Imaginemos o caso de um número escrito no chão onde duas pessoas estão por perto. Uma está no topo do número desenhado e outra está na base. Uma há de ver um seis e a outra um nove. O mesmo número, visto de lados diferentes, ambos correctos. Assim devia ser na vida.
Temos sido ensinados para o óbvio e para o concreto. Temos sido lançados às coisas estanques, não tendo sido permitido navegar para longe da linha daquilo que é certo ou errado. Temos sido educados para não ir para lá do que a vista alcança, para não ir em frente até ficar sem pé. "É assim que é".

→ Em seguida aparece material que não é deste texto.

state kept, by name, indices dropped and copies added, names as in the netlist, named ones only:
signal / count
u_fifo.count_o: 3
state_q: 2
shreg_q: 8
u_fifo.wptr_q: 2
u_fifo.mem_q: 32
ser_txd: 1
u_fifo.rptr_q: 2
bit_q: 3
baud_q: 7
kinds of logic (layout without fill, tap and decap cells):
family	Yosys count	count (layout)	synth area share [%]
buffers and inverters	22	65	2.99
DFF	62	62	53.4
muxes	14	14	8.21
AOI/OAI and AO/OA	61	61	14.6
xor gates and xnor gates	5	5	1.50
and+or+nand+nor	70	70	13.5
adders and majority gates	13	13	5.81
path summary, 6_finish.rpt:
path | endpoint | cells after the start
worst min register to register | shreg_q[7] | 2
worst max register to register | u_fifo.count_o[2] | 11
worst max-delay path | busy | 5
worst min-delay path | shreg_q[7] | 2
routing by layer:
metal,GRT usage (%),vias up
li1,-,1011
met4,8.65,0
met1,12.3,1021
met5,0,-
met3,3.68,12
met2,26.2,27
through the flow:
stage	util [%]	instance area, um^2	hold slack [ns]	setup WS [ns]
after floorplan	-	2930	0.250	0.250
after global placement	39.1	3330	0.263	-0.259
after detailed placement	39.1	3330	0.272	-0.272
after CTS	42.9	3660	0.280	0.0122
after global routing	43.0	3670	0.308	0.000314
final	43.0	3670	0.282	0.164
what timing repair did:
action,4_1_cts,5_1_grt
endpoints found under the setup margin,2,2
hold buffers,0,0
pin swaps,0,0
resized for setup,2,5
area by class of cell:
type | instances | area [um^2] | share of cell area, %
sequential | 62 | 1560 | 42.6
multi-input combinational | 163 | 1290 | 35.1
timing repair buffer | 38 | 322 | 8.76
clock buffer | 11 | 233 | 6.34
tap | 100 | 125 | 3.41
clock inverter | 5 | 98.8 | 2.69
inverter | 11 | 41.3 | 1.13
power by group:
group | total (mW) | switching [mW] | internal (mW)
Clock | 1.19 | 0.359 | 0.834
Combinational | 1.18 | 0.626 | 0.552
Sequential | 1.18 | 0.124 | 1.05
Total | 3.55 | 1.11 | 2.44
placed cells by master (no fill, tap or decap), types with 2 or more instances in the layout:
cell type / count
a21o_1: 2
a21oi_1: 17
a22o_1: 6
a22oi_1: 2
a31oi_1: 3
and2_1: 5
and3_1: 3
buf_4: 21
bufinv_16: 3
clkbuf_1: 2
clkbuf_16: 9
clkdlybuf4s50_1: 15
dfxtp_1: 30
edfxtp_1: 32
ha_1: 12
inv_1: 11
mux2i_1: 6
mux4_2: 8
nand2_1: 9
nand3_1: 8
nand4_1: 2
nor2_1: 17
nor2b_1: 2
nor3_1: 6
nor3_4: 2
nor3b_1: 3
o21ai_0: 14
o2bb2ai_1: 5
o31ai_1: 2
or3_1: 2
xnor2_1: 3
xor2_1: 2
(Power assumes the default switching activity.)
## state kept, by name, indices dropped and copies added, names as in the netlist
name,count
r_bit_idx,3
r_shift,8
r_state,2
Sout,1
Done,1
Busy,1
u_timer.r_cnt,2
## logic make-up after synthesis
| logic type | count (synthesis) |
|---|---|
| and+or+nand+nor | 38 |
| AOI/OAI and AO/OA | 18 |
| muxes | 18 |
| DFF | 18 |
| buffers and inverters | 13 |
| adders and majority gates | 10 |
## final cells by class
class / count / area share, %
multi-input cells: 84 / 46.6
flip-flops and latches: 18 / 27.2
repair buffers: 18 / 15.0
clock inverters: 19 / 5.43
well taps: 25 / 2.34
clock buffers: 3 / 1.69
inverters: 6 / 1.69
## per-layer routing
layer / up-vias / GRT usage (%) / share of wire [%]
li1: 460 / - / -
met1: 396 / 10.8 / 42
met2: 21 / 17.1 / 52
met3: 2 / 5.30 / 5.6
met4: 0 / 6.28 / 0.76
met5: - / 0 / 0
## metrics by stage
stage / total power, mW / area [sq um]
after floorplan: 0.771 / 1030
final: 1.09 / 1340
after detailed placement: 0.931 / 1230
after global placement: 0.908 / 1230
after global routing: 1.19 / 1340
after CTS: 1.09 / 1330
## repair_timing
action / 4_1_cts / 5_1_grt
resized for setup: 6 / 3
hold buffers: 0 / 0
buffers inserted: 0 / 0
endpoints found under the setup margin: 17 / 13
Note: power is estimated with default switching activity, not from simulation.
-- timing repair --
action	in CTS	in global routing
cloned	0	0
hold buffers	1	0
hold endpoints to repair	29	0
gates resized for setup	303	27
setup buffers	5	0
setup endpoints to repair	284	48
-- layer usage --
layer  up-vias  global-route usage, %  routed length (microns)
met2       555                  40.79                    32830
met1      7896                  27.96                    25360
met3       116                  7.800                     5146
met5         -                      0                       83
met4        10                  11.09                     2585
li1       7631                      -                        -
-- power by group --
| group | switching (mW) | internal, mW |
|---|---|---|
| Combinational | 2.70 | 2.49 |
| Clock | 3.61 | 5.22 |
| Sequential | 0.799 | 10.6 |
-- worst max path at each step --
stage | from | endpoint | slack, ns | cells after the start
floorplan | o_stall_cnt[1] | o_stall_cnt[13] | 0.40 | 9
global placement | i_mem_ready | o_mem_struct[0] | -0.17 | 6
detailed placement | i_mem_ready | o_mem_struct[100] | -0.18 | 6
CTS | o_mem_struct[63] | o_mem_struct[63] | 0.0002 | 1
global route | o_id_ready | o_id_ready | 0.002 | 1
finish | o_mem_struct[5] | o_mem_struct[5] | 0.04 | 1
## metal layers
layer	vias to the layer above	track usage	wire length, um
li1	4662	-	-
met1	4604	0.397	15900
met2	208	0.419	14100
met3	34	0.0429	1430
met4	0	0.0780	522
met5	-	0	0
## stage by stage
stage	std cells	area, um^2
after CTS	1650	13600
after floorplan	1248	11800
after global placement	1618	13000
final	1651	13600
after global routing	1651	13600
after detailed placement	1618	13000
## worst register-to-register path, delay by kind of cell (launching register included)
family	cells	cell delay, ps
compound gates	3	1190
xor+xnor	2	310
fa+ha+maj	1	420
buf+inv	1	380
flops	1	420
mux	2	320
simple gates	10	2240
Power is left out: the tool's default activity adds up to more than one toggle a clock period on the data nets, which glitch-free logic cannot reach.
`src/rtl/rv32i_shift_mul_engine.sv`:
```
// Multicycle SLL/SRL/SRA engine for the execute stage.
// Sub-chunk shifts use a shared narrow multiplier; whole-chunk moves are local.
module rv32i_shift_mul_engine #(
    parameter  int XLEN  = 32,
    parameter  int MUL_W = 16,
    localparam int SHW   = $clog2(XLEN)
) (
    input  logic               i_clk,
    input  logic               i_rst,
    input  logic               i_valid,
    output logic               o_ready,
    input  logic [1:0]         i_op,
    input  logic [XLEN-1:0]    i_operand_one,
    input  logic [XLEN-1:0]    i_operand_two,
    output logic               o_valid,
    output logic [XLEN-1:0]    o_result,
    output logic               o_mul_req,
    output logic [MUL_W-1:0]   o_mul_operand_one,
    output logic [MUL_W-1:0]   o_mul_operand_two,
    input  logic               i_mul_ack,
    input  logic [2*MUL_W-1:0] i_mul_result
);

    localparam int N  = XLEN / MUL_W;
    localparam int RW = $clog2(MUL_W);
    localparam int KW = $clog2(N + 2);
    // Products land at chunk k of a wide accumulator; N+2 chunks cover p_N's high half.
    localparam int AW = (N + 2) * MUL_W;

    typedef enum logic [1:0] {
        S_IDLE,
        S_MUL,
        S_DONE
    } state_e;

    state_e            state_q, state_d;
    logic [1:0]        op_q, op_d;
    logic [XLEN-1:0]   opnd_q, opnd_d;
    logic [SHW-1:0]    shamt_q, shamt_d;
    logic [KW-1:0]     k_q, k_d;
    logic [AW-1:0]     acc_q, acc_d;
    logic [XLEN-1:0]   result_q, result_d;
    logic              valid_q, valid_d;

    logic                   right;
    logic                   sra;
    logic [RW-1:0]          r;
    logic [RW:0]            amt;
    logic [MUL_W-1:0]       factor;
    logic [(N+1)*MUL_W-1:0] ext;
    logic [MUL_W-1:0]       chunk;
    logic                   last;
    logic                   unused_ok;

    // Whole-chunk move: shift by q*MUL_W, i.e. the shift amount with its low bits cleared.
    function automatic logic [XLEN-1:0] chunk_move(
        input logic [XLEN-1:0] a,
        input logic [1:0]      op,
        input logic [SHW-1:0]  sh
    );
        logic [SHW-1:0] m;
        m = sh & ~SHW'(MUL_W - 1);
        case (op)
            2'b00:   return a << m;
            2'b01:   return a >> m;
            2'b11:   return $signed(a) >>> m;
            default: return '0;
        endcase
    endfunction

    assign unused_ok = ^i_operand_two[XLEN-1:SHW];

    assign right  = op_q[0];
    assign sra    = (op_q == 2'b11);
    assign r      = shamt_q[RW-1:0];
    // Right shifts use 2^(MUL_W-r); r is never 0 here, so the factor never wraps.
    assign amt    = right ? (RW+1)'(MUL_W) - {1'b0, r} : {1'b0, r};
    assign factor = MUL_W'(1) << amt;
    assign ext    = {{MUL_W{sra & opnd_q[XLEN-1]}}, opnd_q};
    assign chunk  = ext[int'(k_q) * MUL_W +: MUL_W];
    assign last   = (k_q == KW'(right ? N : N - 1));

    assign o_ready  = (state_q == S_IDLE) && !valid_q;
    assign o_valid  = valid_q;
    assign o_result = result_q;

    // Next-state, multiplier handshake and product merge.
    always_comb begin
        state_d  = state_q;
        op_d     = op_q;
        opnd_d   = opnd_q;
        shamt_d  = shamt_q;
        k_d      = k_q;
        acc_d    = acc_q;
        result_d = result_q;
        valid_d  = 1'b0;

        o_mul_req         = 1'b0;
        o_mul_operand_one = '0;
        o_mul_operand_two = '0;

        case (state_q)
            S_IDLE: begin
                if (i_valid && o_ready) begin
                    op_d    = i_op;
                    opnd_d  = i_operand_one;
                    shamt_d = i_operand_two[SHW-1:0];
                    k_d     = '0;
                    acc_d   = '0;
                    if (i_op != 2'b10 && i_operand_two[RW-1:0] != '0) begin
                        state_d = S_MUL;
                    end else begin
                        state_d = S_DONE;
                    end
                end
            end
            S_MUL: begin
                o_mul_req         = 1'b1;
                o_mul_operand_one = chunk;
                o_mul_operand_two = factor;
                if (i_mul_ack) begin
                    acc_d = acc_q | (AW'(i_mul_result) << (int'(k_q) * MUL_W));
                    k_d   = k_q + KW'(1);
                    if (last) begin
                        result_d = chunk_move(
                            right ? acc_d[XLEN+MUL_W-1:MUL_W] : acc_d[XLEN-1:0],
                            op_q, shamt_q);
                        valid_d  = 1'b1;
                        state_d  = S_IDLE;
                    end
                end
            end
            S_DONE: begin
                result_d = chunk_move(opnd_q, op_q, shamt_q);
                valid_d  = 1'b1;
                state_d  = S_IDLE;
            end
            default: begin
                state_d = S_IDLE;
            end
        endcase
    end

    // State and datapath registers with synchronous reset.
    always_ff @(posedge i_clk) begin
        if (i_rst) begin
            state_q  <= S_IDLE;
            op_q     <= '0;
            opnd_q   <= '0;
            shamt_q  <= '0;
            k_q      <= '0;
            acc_q    <= '0;
            result_q <= '0;
            valid_q  <= 1'b0;
        end else begin
            state_q  <= state_d;
            op_q     <= op_d;
            opnd_q   <= opnd_d;
            shamt_q  <= shamt_d;
            k_q      <= k_d;
            acc_q    <= acc_d;
            result_q <= result_d;
            valid_q  <= valid_d;
        end
    end

endmodule

```
`config.mk`:
```
export PLATFORM = sky130hd
export DESIGN_NAME = rv32i_shift_mul_engine
export DESIGN_NICKNAME = d
export VERILOG_FILES = /design/src/rtl/rv32i_shift_mul_engine.sv
export SDC_FILE = /design/constraint.sdc
export NUM_CORES = 1
export LEC_CHECK = 0
export CAP_MARGIN = 20
export CORE_ASPECT_RATIO = 0.7
export CORE_UTILIZATION = 45
export DETAILED_ROUTE_END_ITERATION = 12
export PLACE_DENSITY = 0.8
export SYNTH_ARGS = -nofsm -noshare
export SYNTH_HDL_FRONTEND = slang
export SYNTH_SLANG_ARGS = --single-unit
```
`constraint.sdc`:
```
create_clock -name i_clk -period 5.1 [get_ports i_clk]
set_input_delay 1.02 -clock i_clk [delete_from_list [all_inputs] [get_ports i_clk]]
set_output_delay 1.02 -clock i_clk [all_outputs]
set_load 0.01 [all_outputs]
```
===== config.mk =====
export PLATFORM = sky130hd
export DESIGN_NAME = alu_opr_stage
export DESIGN_NICKNAME = d
export VERILOG_FILES = /design/src/rtl/alu_opr_stage.sv
export SDC_FILE = /design/constraint.sdc
export NUM_CORES = 1
export LEC_CHECK = 0
export ABC_AREA = 1
export ABC_CLOCK_PERIOD_IN_PS = 1900
export BUFFER_PORTS_ARGS = -buffer_cell sky130_fd_sc_hd__buf_2
export CAP_MARGIN = 20
export CORE_ASPECT_RATIO = 0.5
export CORE_MARGIN = 3
export CORE_UTILIZATION = 44
export DETAILED_ROUTE_END_ITERATION = 8
export PLACE_DENSITY_LB_ADDON = 0.1
export REMOVE_ABC_BUFFERS = 1
export SLEW_MARGIN = 25
export SYNTH_ARGS = -nofsm -noshare
export SYNTH_HDL_FRONTEND = slang
export SYNTH_SLANG_ARGS = --single-unit

===== constraint.sdc =====
create_clock -name clk -period 1.9 [get_ports clk]
set_input_delay 0.38 -clock clk [delete_from_list [all_inputs] [get_ports clk]]
set_output_delay 0.38 -clock clk [all_outputs]
set_load 0.01 [all_outputs]
$ cat src/rtl/axil_blockmem_1p_ctrl.sv
// AXI4-Lite slave in front of a single-port, byte-write-enabled block memory.
// One transaction is in flight at a time. Reads and writes alternate when both are pending.
module axil_blockmem_1p_ctrl #(
  parameter int G_DATAWIDTH     = 32,
  parameter int G_MEMDEPTH      = 1024,
  parameter int G_ADDRWIDTH     = $clog2(G_MEMDEPTH),
  parameter int G_AXI_ADDRWIDTH = 32,
  parameter int G_STRBWIDTH     = G_DATAWIDTH / 8
) (
  input  logic                       clk,
  input  logic                       rst,
  input  logic                       s_axil_awvalid,
  output logic                       s_axil_awready,
  input  logic [G_AXI_ADDRWIDTH-1:0] s_axil_awaddr,
  input  logic                       s_axil_wvalid,
  output logic                       s_axil_wready,
  input  logic [G_DATAWIDTH-1:0]     s_axil_wdata,
  input  logic [G_STRBWIDTH-1:0]     s_axil_wstrb,
  output logic                       s_axil_bvalid,
  input  logic                       s_axil_bready,
  output logic [1:0]                 s_axil_bresp,
  input  logic                       s_axil_arvalid,
  output logic                       s_axil_arready,
  input  logic [G_AXI_ADDRWIDTH-1:0] s_axil_araddr,
  output logic                       s_axil_rvalid,
  input  logic                       s_axil_rready,
  output logic [G_DATAWIDTH-1:0]     s_axil_rdata,
  output logic [1:0]                 s_axil_rresp,
  output logic                       mem_ena,
  output logic [G_STRBWIDTH-1:0]     mem_wea,
  output logic [G_ADDRWIDTH-1:0]     mem_addra,
  output logic [G_DATAWIDTH-1:0]     mem_dina,
  input  logic [G_DATAWIDTH-1:0]     mem_douta
);

  localparam int S = $clog2(G_STRBWIDTH);
  localparam logic [G_AXI_ADDRWIDTH:0] BYTE_LIMIT =
    (G_AXI_ADDRWIDTH + 1)'(G_MEMDEPTH * G_STRBWIDTH);
  localparam logic [1:0] RESP_OKAY   = 2'd0;
  localparam logic [1:0] RESP_SLVERR = 2'd2;

  typedef enum logic [2:0] {IDLE, WR_RESP, RD_WAIT, RD_CAP, RD_RESP} state_t;

  state_t state, state_next;
  logic   last_rd;
  logic   rd_err;
  logic   wr_elig, rd_elig, wr_acc, rd_acc;
  logic   grant_wr, grant_rd;
  logic   awready_d, arready_d;
  logic   aw_ok, ar_ok;

  function automatic logic addr_in_range(input logic [G_AXI_ADDRWIDTH-1:0] addr);
    return ({1'b0, addr} < BYTE_LIMIT);
  endfunction

  function automatic logic [G_ADDRWIDTH-1:0] word_addr(input logic [G_AXI_ADDRWIDTH-1:0] addr);
    return addr[G_ADDRWIDTH+S-1:S];
  endfunction

  assign wr_elig = s_axil_awvalid && s_axil_wvalid;
  assign rd_elig = s_axil_arvalid;
  assign wr_acc  = (state == IDLE) && s_axil_awready && wr_elig;
  assign rd_acc  = (state == IDLE) && s_axil_arready && rd_elig && !wr_acc;
  assign aw_ok   = addr_in_range(s_axil_awaddr);
  assign ar_ok   = addr_in_range(s_axil_araddr);

  always_ff @(posedge clk) begin
    if (rst) state <= IDLE;
    else     state <= state_next;
  end

  always_comb begin
    state_next = state;
    case (state)
      IDLE: begin
        if (wr_acc)      state_next = WR_RESP;
        else if (rd_acc) state_next = RD_WAIT;
      end
      WR_RESP: if (s_axil_bready) state_next = IDLE;
      RD_WAIT: state_next = RD_CAP;
      RD_CAP:  state_next = RD_RESP;
      RD_RESP: if (s_axil_rready) state_next = IDLE;
      default: state_next = IDLE;
    endcase
  end

  // Readies are registered: granted one cycle ahead whenever the FSM will be idle next cycle.
  always_comb begin
    grant_wr  = wr_elig && (!rd_elig || last_rd);
    grant_rd  = rd_elig && !grant_wr;
    awready_d = (state_next == IDLE) && grant_wr;
    arready_d = (state_next == IDLE) && grant_rd;
  end

  always_ff @(posedge clk) begin
    if (rst) begin
      s_axil_awready <= 1'b0;
      s_axil_wready  <= 1'b0;
      s_axil_arready <= 1'b0;
      s_axil_bvalid  <= 1'b0;
      s_axil_bresp   <= RESP_OKAY;
      s_axil_rvalid  <= 1'b0;
      s_axil_rresp   <= RESP_OKAY;
      s_axil_rdata   <= '0;
      mem_ena        <= 1'b0;
      mem_wea        <= '0;
      mem_addra      <= '0;
      mem_dina       <= '0;
      last_rd        <= 1'b1;
      rd_err         <= 1'b0;
    end else begin
      s_axil_awready <= awready_d;
      s_axil_wready  <= awready_d;
      s_axil_arready <= arready_d;
      mem_ena        <= 1'b0;
      mem_wea        <= '0;
      if (s_axil_bvalid && s_axil_bready) s_axil_bvalid <= 1'b0;
      if (s_axil_rvalid && s_axil_rready) s_axil_rvalid <= 1'b0;
      if (wr_acc) begin
        last_rd       <= 1'b0;
        mem_ena       <= aw_ok;
        mem_wea       <= aw_ok ? s_axil_wstrb : '0;
        mem_addra     <= word_addr(s_axil_awaddr);
        mem_dina      <= s_axil_wdata;
        s_axil_bvalid <= 1'b1;
        s_axil_bresp  <= aw_ok ? RESP_OKAY : RESP_SLVERR;
      end else if (rd_acc) begin
        last_rd   <= 1'b1;
        mem_ena   <= ar_ok;
        mem_addra <= word_addr(s_axil_araddr);
        rd_err    <= !ar_ok;
      end
      // Memory output is valid in RD_CAP; it is held in rdata for the whole response.
      if (state == RD_CAP) begin
        s_axil_rvalid <= 1'b1;
        s_axil_rdata  <= rd_err ? '0 : mem_douta;
        s_axil_rresp  <= rd_err ? RESP_SLVERR : RESP_OKAY;
      end
    end
  end

endmodule
<file path="config.mk">
export PLATFORM = sky130hd
export DESIGN_NAME = cp_dmem_bus_arbiter_flat
export DESIGN_NICKNAME = d
export VERILOG_FILES = /design/src/rtl/cp_dmem_bus_arbiter_pkg.sv /design/src/rtl/cp_dmem_bus_arbiter_if.sv /design/src/rtl/cp_dmem_bus_arbiter_rr.sv /design/src/rtl/cp_dmem_bus_arbiter.sv /design/src/flat_wrapper.sv
export SDC_FILE = /design/constraint.sdc
export NUM_CORES = 1
export LEC_CHECK = 0
export CAP_MARGIN = 5
export CORE_MARGIN = 2
export CORE_UTILIZATION = 39
export DETAILED_ROUTE_END_ITERATION = 10
export HOLD_SLACK_MARGIN = 0.1
export PLACE_DENSITY = 0.95
export RECOVER_POWER = 50
export SLEW_MARGIN = 20
export SYNTH_ARGS = -nofsm -noshare
export SYNTH_HDL_FRONTEND = slang
export SYNTH_SLANG_ARGS = --single-unit
</file>
<file path="constraint.sdc">
create_clock -name iClk -period 2.65 [get_ports iClk]
set_input_delay 0.3975 -clock iClk [delete_from_list [all_inputs] [get_ports iClk]]
set_output_delay 0.3975 -clock iClk [all_outputs]
set_load 0.02 [all_outputs]
</file>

Foi-nos dito que um dia bonito é um dia de Sol, que uma tarde produtiva é uma tarde onde se cria e não se pára, que o melhor trabalho é aquele que dá mais rendimento, que a doença é o fim. E fomo-nos esquecendo que as nuvens e a chuva são uma dádiva que nos traz o sublime, que uma tarde onde nada se fez pode restabelecer, que o melhor trabalho é aquele que nos dá tempo e que a doença pode ser um novo início.
Nessa maneira de estar caprichada, teimosa, insistente e relutante vão-nos escapando os pequenos milagres. O milagre das discussões e da descoberta dos diferentes pontos de vista. A liberdade da discórdia naquilo que é o correcto, o arriscar de expectativas, o ir além do que se conhece, errar e regressar.